*** Opening of Data provided ***
===== src/rtl/burst_gearbox_pkg.sv =====
// Shared types and sizing helpers for the burst gearbox (optional crop window: CROP_EN).
package burst_gearbox_pkg;

    typedef enum logic [1:0] {IDLE, RUN, DONE} state_t;

    localparam int DEF_PIXEL_BIT_WIDTH  = 10;
    localparam int DEF_PIXELS_PER_BURST = 10;
    localparam int DEF_PIXELS_PER_BEAT  = 2;
    localparam int DEF_BURST_W          = DEF_PIXEL_BIT_WIDTH * DEF_PIXELS_PER_BURST;
    localparam int DEF_BEAT_W           = DEF_PIXEL_BIT_WIDTH * DEF_PIXELS_PER_BEAT;

    function automatic int beats_per_burst(input int px_burst, input int px_beat);
        return px_burst / px_beat;
    endfunction

    function automatic int bursts_per_frame(input int rows, input int cols, input int px_burst);
        return rows * cols / px_burst;
    endfunction

    function automatic int beats_per_frame(input int rows, input int cols, input int px_beat);
        return rows * cols / px_beat;
    endfunction

    // Counter width that stays >= 1 for degenerate counts
    function automatic int cnt_w(input int n);
        return (n > 1) ? $clog2(n) : 1;
    endfunction

endpackage


===== src/rtl/burst_gearbox_if.sv =====
// Input burst stream and output beat stream of the burst gearbox.
interface burst_gearbox_if
    import burst_gearbox_pkg::*;
#(
    parameter int IN_W  = DEF_BURST_W,
    parameter int OUT_W = DEF_BEAT_W
);
    logic             s_axis_tvalid;
    logic             s_axis_tready;
    logic [IN_W-1:0]  s_axis_tdata;
    logic             m_axis_tvalid;
    logic             m_axis_tready;
    logic [OUT_W-1:0] m_axis_tdata;
    logic             m_axis_tuser;
    logic             m_axis_tlast;

    modport slave (
        input  s_axis_tvalid, s_axis_tdata, m_axis_tready,
        output s_axis_tready, m_axis_tvalid, m_axis_tdata, m_axis_tuser, m_axis_tlast
    );

    modport master (
        output s_axis_tvalid, s_axis_tdata, m_axis_tready,
        input  s_axis_tready, m_axis_tvalid, m_axis_tdata, m_axis_tuser, m_axis_tlast
    );
endinterface


===== src/rtl/burst_gearbox_slot_buffer.sv =====
// Two-slot (active/pending) burst store with beat-select mux.
module burst_slot_buffer
    import burst_gearbox_pkg::*;
#(
    parameter int BURST_W = DEF_BURST_W,
    parameter int BEAT_W  = DEF_BEAT_W,
    parameter int BEATS   = 5
) (
    input  logic               clk,
    input  logic               reset,
    input  logic               push,
    input  logic [BURST_W-1:0] push_data,
    input  logic               pop,
    output logic               act_vld,
    output logic               pend_vld_nxt,
    output logic [BEAT_W-1:0]  beat_data
);
    localparam int IDX_W = cnt_w(BEATS);

    logic [BURST_W-1:0] act_q, pend_q;
    logic               pend_vld;
    logic [IDX_W-1:0]   beat_idx;
    logic               act_free;

    // Active can take new data in the same cycle its last beat leaves
    assign act_free  = !act_vld || (pop && (beat_idx == IDX_W'(BEATS - 1)));
    assign beat_data = act_q[beat_idx*BEAT_W +: BEAT_W];

    always_comb begin
        pend_vld_nxt = pend_vld;
        if (push && !act_free)
            pend_vld_nxt = 1'b1;
        else if (act_free && pend_vld)
            pend_vld_nxt = 1'b0;
    end

    always_ff @(posedge clk) begin
        if (reset) begin
            act_q    <= '0;
            pend_q   <= '0;
            act_vld  <= 1'b0;
            pend_vld <= 1'b0;
            beat_idx <= '0;
        end else begin
            pend_vld <= pend_vld_nxt;
            if (push && !act_free)
                pend_q <= push_data;
            if (act_free) begin
                beat_idx <= '0;
                if (push) begin
                    act_q   <= push_data;
                    act_vld <= 1'b1;
                end else if (pend_vld) begin
                    act_q   <= pend_q;
                    act_vld <= 1'b1;
                end else begin
                    act_vld <= 1'b0;
                end
            end else if (pop) begin
                beat_idx <= beat_idx + 1'b1;
            end
        end
    end
endmodule


===== src/rtl/burst_gearbox.sv =====
// Wide-burst to narrow-beat gearbox with frame framing and coordinates.
// Optional crop window enabled by defining CROP_EN.
module burst_gearbox
    import burst_gearbox_pkg::*;
#(
    parameter int PIXEL_BIT_WIDTH  = DEF_PIXEL_BIT_WIDTH,
    parameter int PIXELS_PER_BURST = DEF_PIXELS_PER_BURST,
    parameter int PIXELS_PER_BEAT  = DEF_PIXELS_PER_BEAT,
    parameter int IN_ROWS          = 20,
    parameter int IN_COLS          = 20,
    parameter int OUT_ROWS         = 10,
    parameter int OUT_COLS         = 10
) (
    input  logic                       clk,
    input  logic                       reset,
    input  logic                       ap_start,
    output logic                       ap_done,
    output logic                       ap_idle,
    burst_gearbox_if.slave             bus,
    output logic [$clog2(IN_COLS)-1:0] cnt_col,
    output logic [$clog2(IN_ROWS)-1:0] cnt_row
);
    localparam int BEAT_W           = PIXEL_BIT_WIDTH * PIXELS_PER_BEAT;
    localparam int BURST_W          = PIXEL_BIT_WIDTH * PIXELS_PER_BURST;
    localparam int BEATS_PER_BURST  = beats_per_burst(PIXELS_PER_BURST, PIXELS_PER_BEAT);
    localparam int BURSTS_PER_FRAME = bursts_per_frame(IN_ROWS, IN_COLS, PIXELS_PER_BURST);
    localparam int ACC_W            = cnt_w(BURSTS_PER_FRAME + 1);
    localparam int CW               = $clog2(IN_COLS);
    localparam int RW               = $clog2(IN_ROWS);
    localparam logic [CW-1:0] COL_LAST = CW'(IN_COLS - PIXELS_PER_BEAT);
    localparam logic [RW-1:0] ROW_LAST = RW'(IN_ROWS - 1);

    if ((PIXELS_PER_BURST % PIXELS_PER_BEAT) != 0 || OUT_ROWS > IN_ROWS || OUT_COLS > IN_COLS)
    begin : g_bad_cfg
        $error("burst_gearbox: illegal parameter combination");
    end

    state_t           state, state_nxt;
    logic [ACC_W-1:0] acc, acc_nxt;
    logic             s_ready_q, push, pop, act_vld, pend_vld_nxt, in_win, frame_last;
    logic [BEAT_W-1:0] beat_data;

`ifdef CROP_EN
    localparam logic [CW-1:0] TLAST_COL = CW'(OUT_COLS - PIXELS_PER_BEAT);
    assign in_win = (int'(cnt_row) < OUT_ROWS) && (int'(cnt_col) < OUT_COLS);
`else
    localparam logic [CW-1:0] TLAST_COL = COL_LAST;
    assign in_win = 1'b1;
`endif

    assign push                = bus.s_axis_tvalid && s_ready_q;
    assign bus.s_axis_tready   = s_ready_q;
    assign bus.m_axis_tvalid   = act_vld && in_win;
    assign bus.m_axis_tdata    = beat_data;
    assign bus.m_axis_tuser    = bus.m_axis_tvalid && (cnt_row == '0) && (cnt_col == '0);
    assign bus.m_axis_tlast    = bus.m_axis_tvalid && (cnt_col == TLAST_COL);
    // Out-of-window beats leave without a handshake, one per cycle
    assign pop        = (bus.m_axis_tvalid && bus.m_axis_tready) || (act_vld && !in_win);
    assign frame_last = pop && (cnt_row == ROW_LAST) && (cnt_col == COL_LAST);

    burst_slot_buffer #(
        .BURST_W (BURST_W),
        .BEAT_W  (BEAT_W),
        .BEATS   (BEATS_PER_BURST)
    ) u_slots (
        .clk          (clk),
        .reset        (reset),
        .push         (push),
        .push_data    (bus.s_axis_tdata),
        .pop          (pop),
        .act_vld      (act_vld),
        .pend_vld_nxt (pend_vld_nxt),
        .beat_data    (beat_data)
    );

    always_comb begin
        state_nxt = state;
        case (state)
            IDLE:    if (ap_start) state_nxt = RUN;
            RUN:     if (frame_last) state_nxt = DONE;
            default: state_nxt = IDLE;
        endcase
        acc_nxt = (state == IDLE) ? '0 : acc + ACC_W'(push);
    end

    always_ff @(posedge clk) begin
        if (reset) begin
            state     <= IDLE;
            acc       <= '0;
            s_ready_q <= 1'b0;
            ap_done   <= 1'b0;
            ap_idle   <= 1'b1;
            cnt_col   <= '0;
            cnt_row   <= '0;
        end else begin
            state   <= state_nxt;
            acc     <= acc_nxt;
            ap_done <= (state_nxt == DONE);
            ap_idle <= (state_nxt == IDLE);
            // Registered ready, from next-cycle pending occupancy and burst quota
            s_ready_q <= (state_nxt == RUN) && !pend_vld_nxt &&
                         (acc_nxt < ACC_W'(BURSTS_PER_FRAME));
            if (frame_last) begin
                cnt_col <= '0;
                cnt_row <= '0;
            end else if (pop) begin
                if (cnt_col == COL_LAST) begin
                    cnt_col <= '0;
                    cnt_row <= cnt_row + 1'b1;
                end else begin
                    cnt_col <= cnt_col + CW'(PIXELS_PER_BEAT);
                end
            end
        end
    end
endmodule


===== src/flat_wrapper.sv =====
// flat-port wrapper written by rule: the top's interface ports become plain ports
module burst_gearbox_flat import burst_gearbox_pkg::*;
#(
    parameter int PIXEL_BIT_WIDTH  = DEF_PIXEL_BIT_WIDTH,
    parameter int PIXELS_PER_BURST = DEF_PIXELS_PER_BURST,
    parameter int PIXELS_PER_BEAT  = DEF_PIXELS_PER_BEAT,
    parameter int IN_ROWS          = 20,
    parameter int IN_COLS          = 20,
    parameter int OUT_ROWS         = 10,
    parameter int OUT_COLS         = 10
)
  (clk, reset, ap_start, ap_done, ap_idle, cnt_col, cnt_row, bus_s_axis_tvalid, bus_s_axis_tdata, bus_m_axis_tready, bus_s_axis_tready, bus_m_axis_tvalid, bus_m_axis_tdata, bus_m_axis_tuser, bus_m_axis_tlast);
  burst_gearbox_if #(.IN_W(100), .OUT_W(20)) bus_i ();
  input  logic clk;
  input  logic reset;
  input  logic ap_start;
  output logic ap_done;
  output logic ap_idle;
  output logic [$clog2(IN_COLS)-1:0] cnt_col;
  output logic [$clog2(IN_ROWS)-1:0] cnt_row;
  input wire logic [$bits(bus_i.s_axis_tvalid)-1:0] bus_s_axis_tvalid;
  input wire logic [$bits(bus_i.s_axis_tdata)-1:0] bus_s_axis_tdata;
  input wire logic [$bits(bus_i.m_axis_tready)-1:0] bus_m_axis_tready;
  output wire logic [$bits(bus_i.s_axis_tready)-1:0] bus_s_axis_tready;
  output wire logic [$bits(bus_i.m_axis_tvalid)-1:0] bus_m_axis_tvalid;
  output wire logic [$bits(bus_i.m_axis_tdata)-1:0] bus_m_axis_tdata;
  output wire logic [$bits(bus_i.m_axis_tuser)-1:0] bus_m_axis_tuser;
  output wire logic [$bits(bus_i.m_axis_tlast)-1:0] bus_m_axis_tlast;
  assign bus_i.s_axis_tvalid = bus_s_axis_tvalid;
  assign bus_i.s_axis_tdata = bus_s_axis_tdata;
  assign bus_i.m_axis_tready = bus_m_axis_tready;
  assign bus_s_axis_tready = bus_i.s_axis_tready;
  assign bus_m_axis_tvalid = bus_i.m_axis_tvalid;
  assign bus_m_axis_tdata = bus_i.m_axis_tdata;
  assign bus_m_axis_tuser = bus_i.m_axis_tuser;
  assign bus_m_axis_tlast = bus_i.m_axis_tlast;
  burst_gearbox #(.PIXEL_BIT_WIDTH(PIXEL_BIT_WIDTH), .PIXELS_PER_BURST(PIXELS_PER_BURST), .PIXELS_PER_BEAT(PIXELS_PER_BEAT), .IN_ROWS(IN_ROWS), .IN_COLS(IN_COLS), .OUT_ROWS(OUT_ROWS), .OUT_COLS(OUT_COLS)) u_core (.clk(clk), .reset(reset), .ap_start(ap_start), .ap_done(ap_done), .ap_idle(ap_idle), .bus(bus_i), .cnt_col(cnt_col), .cnt_row(cnt_row));
endmodule

===== config.mk =====
export PLATFORM = sky130hd
export DESIGN_NAME = burst_gearbox_flat
export DESIGN_NICKNAME = d
export VERILOG_FILES = /design/src/rtl/burst_gearbox_pkg.sv /design/src/rtl/burst_gearbox_if.sv /design/src/rtl/burst_gearbox_slot_buffer.sv /design/src/rtl/burst_gearbox.sv /design/src/flat_wrapper.sv
export SDC_FILE = /design/constraint.sdc
export NUM_CORES = 1
export LEC_CHECK = 0
export CORE_MARGIN = 2
export CORE_UTILIZATION = 50
export CTS_CLUSTER_DIAMETER = 200
export DETAILED_ROUTE_END_ITERATION = 12
export PLACE_DENSITY = 0.72
export SYNTH_ARGS = -nofsm -noshare
export SYNTH_HDL_FRONTEND = slang
export SYNTH_SLANG_ARGS = --single-unit

===== constraint.sdc =====
create_clock -name clk -period 2.95 [get_ports clk]
set_clock_uncertainty 0.15 [all_clocks]
set_input_delay 0.295 -clock clk [delete_from_list [all_inputs] [get_ports clk]]
set_output_delay 0.295 -clock clk [all_outputs]
set_load 0.01 [all_outputs]

==> metrics, run 1 <==
number of synthesized flops with an enable pin 0; warnings from Yosys 0; Synth Area in Adders 0.872%; Post-Synth Simple-Gate Area 15.5%; Final setup viols 0; crit path time final 2.77 ns; syn avg cell area 9.11 µm²; routed vias 8017; CTS Sinks 225; #FFs+latches synth 225; Placed Instances 1431; Post-CTS Setup Bufs 0; status completed; largest net degree at the start of global routing 101; register area 0.00451 mm²; critical path peak fanout 23; die width 146 µm; Power Density 583 mW/mm²; Root Driver clkbuf_16; Leak 4.00 nW; sequential share of the synthesized area 44.8%; Fill cells 1634; initial antenna violation count 1; Critical Path RT 2.51 ns; worst hold path class primary input to flip-flop; arrival time worst endpoint 2.32 ns; Mapped Cells 1103; synth unique cells 44; 1st-iter DRT viols 499; CP max-delay cell clkdlybuf4s50_1; Total GRT Usage 23.4%; Setup TNS Final 0 ns; Final Max Tran Viols 0; post-synthesis async set-or-reset flop share 0%; XOR/XNOR Fraction of Synth Area 0.872%; area of the multi-input gates 0.00502 mm²; final count of hold timing violations 0; worst slew margin relative to its limit 54.1%; Layout Cells excl Fill 1475; CP max stage delay 0.58 ns; nets 1305; Routed WL 25400 µm; Ports 141; clk slew on worst S/H paths 0.06 ns; TritonCTS clock tree built; CTS H-Tree Depth 1; Post-Syn Area 0.0100 mm²; grt ovf 0; fin crit share 93.7%; First-pass DRT Iterations 7; FP Rows 51; drt drc 0; element type at the critical path start flip-flop; die area 0.0212 mm²; number of nets with antenna violations after routing 0; Initial Util 51.3%; main combinational cell family by area after synthesis compound AO/OA/AOI/OAI gates; Detailed Place HPWL 17000 µm; port bufs 139; Worst-Margin Slew 0.689 ns; WL per Instance 17.2 µm; post-DR vias/cell 5.44; share of cells above drive strength 1 12.4%; net count after synthesis 1215; maximum vdd drop 452 µV; Longest Clk Path Bufs 3; post-synthesis mux area share 14.6%; gpl congestion 0.837; Critical Path Sink Type primary output; CP cell instances buf_12, inv_2, and3_2, nand2_1, o21ai_1, clkdlybuf4s50_1; CTS Buf Count 25; core area 0.0196 mm²; vias in the first global route 7495; Max-Cap Viols 0; Area Overhead vs Synth 23.8%; FMAX 0.362 GHz; die span in y 146 µm; CP Class flip-flop to primary output; Compound-Gate Fraction of Synth Area 17.8%; Synth Flop Type dfxtp_1; Clk Latency, worst-skew pair 0.51 ns; RSZ-0062 raised after global routing false; first-pass GRT wire length 40300 µm
==> kinds of logic (layout without fill, tap and decap cells) <==
logic type | count (synthesis) | count (layout)
AOI/OAI and AO/OA | 237 | 237
xor gates and xnor gates | 10 | 10
adders and majority gates | 7 | 7
buffers and inverters | 117 | 223
DFF | 225 | 225
muxes | 122 | 122
other | 1 | 2
and+or+nand+nor | 384 | 384
==> worst max-delay path: cells and delay by family, from the launching register on <==
family                 cells  cell delay [ns]
flip-flops                 1             0.32
buffers and inverters      3             0.81
AND/OR/NAND/NOR            2             0.52
AO/OA/AOI/OAI              1             0.15
==> Yosys cell counts, drive strengths merged (2+ instances only) <==
master	count	share of area (%)
nor2b	2	0.12
or3	2	0.12
and3	3	0.19
nor4	2	0.12
nand3	8	0.45
a31oi	2	0.12
dfxtp	225	45
a211oi	100	11
clkbuf	26	0.97
mux4	20	4.5
nand2	229	8.6
ha	7	0.87
inv	26	0.97
nor3	5	0.25
nand4	2	0.27
buf	65	3.5
xor2	4	0.35
xnor2	6	0.52
nand2b	3	0.19
o21ai	22	1.1
nor2	119	4.4
a21oi	108	5.4
mux2i	102	10
and2	3	0.19
==> final cells by class <==
class / count / share of cell area (%)
clock buffers: 38 / 6.07
multi-input cells: 761 / 40.4
well taps: 265 / 2.67
flip-flops and latches: 225 / 36.2
clock inverters: 5 / 0.805
diodes: 1 / 0.0201
inverters: 26 / 0.785
repair buffers: 154 / 13.0
==> sequential cells by signal (all words and copies together), names as in the netlist, 2 cells and up <==
register and cells:
u_core.state 2, u_core.cnt_col 4, u_core.u_slots.pend_q 100, u_core.u_slots.act_q 100, u_core.acc 6, u_core.cnt_row 5, u_core.u_slots.beat_idx 3
==> power by group <==
| group | switching (mW) | leakage (nW) | internal, mW |
|---|---|---|---|
| clock network | 1.19 | 0.422 | 2.01 |
| logic | 0.399 | 1.75 | 0.382 |
| registers | 0.101 | 1.83 | 3.16 |
==> timing repair <==
action,4_1_cts,5_1_grt
endpoints found under the setup margin,11,1
gates resized for setup,1,1
hold buffers,0,0
==> through the flow <==
stage	power [mW]	hold slack (ns)	setup WS, ns	utilization (%)	cell area [µm²]
floorplan	3.75	0.281	0.730	-	10000
global placement	4.09	0.291	0.496	59.1	11600
detailed placement	4.10	0.296	0.475	59.1	11600
CTS	7.29	0.105	0.108	63.4	12400
global route	7.47	0.142	0.0258	63.5	12400
finish	7.24	0.120	0.185	63.5	12400
==> worst paths after layout <==
kind	start	to	slack [ns]	cells past startpoint
worst min-delay path	reset	u_core.cnt_col[4]	0.12	2
worst max register to register	u_core.u_slots.beat_idx[1]	u_core.u_slots.act_q[28]	0.55	8
worst min register to register	u_core.u_slots.pend_q[42]	u_core.u_slots.pend_q[42]	0.30	2
worst max-delay path	u_core.u_slots.beat_idx[1]	bus_m_axis_tdata[9]	0.18	6
==> cell usage in the layout (no fill, tap or decap), types with 3 or more instances in the layout <==
master,instances
bufinv_16,3
clkbuf_16,25
buf_12,9
nand3_1,6
nand2_1,229
nor3_1,5
ha_1,7
a211oi_2,62
dfxtp_1,224
clkbuf_8,8
nor2_1,119
nand2b_1,3
xnor2_1,6
clkbuf_1,5
mux2i_1,102
clkdlybuf4s50_1,138
inv_1,25
mux4_2,20
buf_4,6
o21ai_1,20
xor2_1,4
a211oi_1,38
a21oi_1,107
==> routing by layer <==
layer  GRT usage [%]  share of wire (%)  up-vias
li1                -                  -     3973
met1            32.2                 44     3730
met2            37.1                 46      266
met3            5.17                7.4       48
met4            6.47                2.5        0
met5               0                  0        -
Note: power is estimated with default switching activity, not from simulation.
==> inputs of run 2 (changes only) <==
--- a/config.mk
+++ b/config.mk
@@ -5,6 +5,7 @@
 export SDC_FILE = /design/constraint.sdc
 export NUM_CORES = 1
 export LEC_CHECK = 0
+export CAP_MARGIN = 0
 export CORE_MARGIN = 2
 export CORE_UTILIZATION = 50
 export CTS_CLUSTER_DIAMETER = 200
==> results of run 2 <==
No change in the layout: final DEF, timing and power equal those of run 1.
*** Close of Data provided ***
Take the listing from its first line to the line containing "typedef enum logic". Reproduce those lines exactly and nothing else.

• Response for this exercise:
===== src/rtl/burst_gearbox_pkg.sv =====
// Shared types and sizing helpers for the burst gearbox (optional crop window: CROP_EN).
package burst_gearbox_pkg;

    typedef enum logic [1:0] {IDLE, RUN, DONE} state_t;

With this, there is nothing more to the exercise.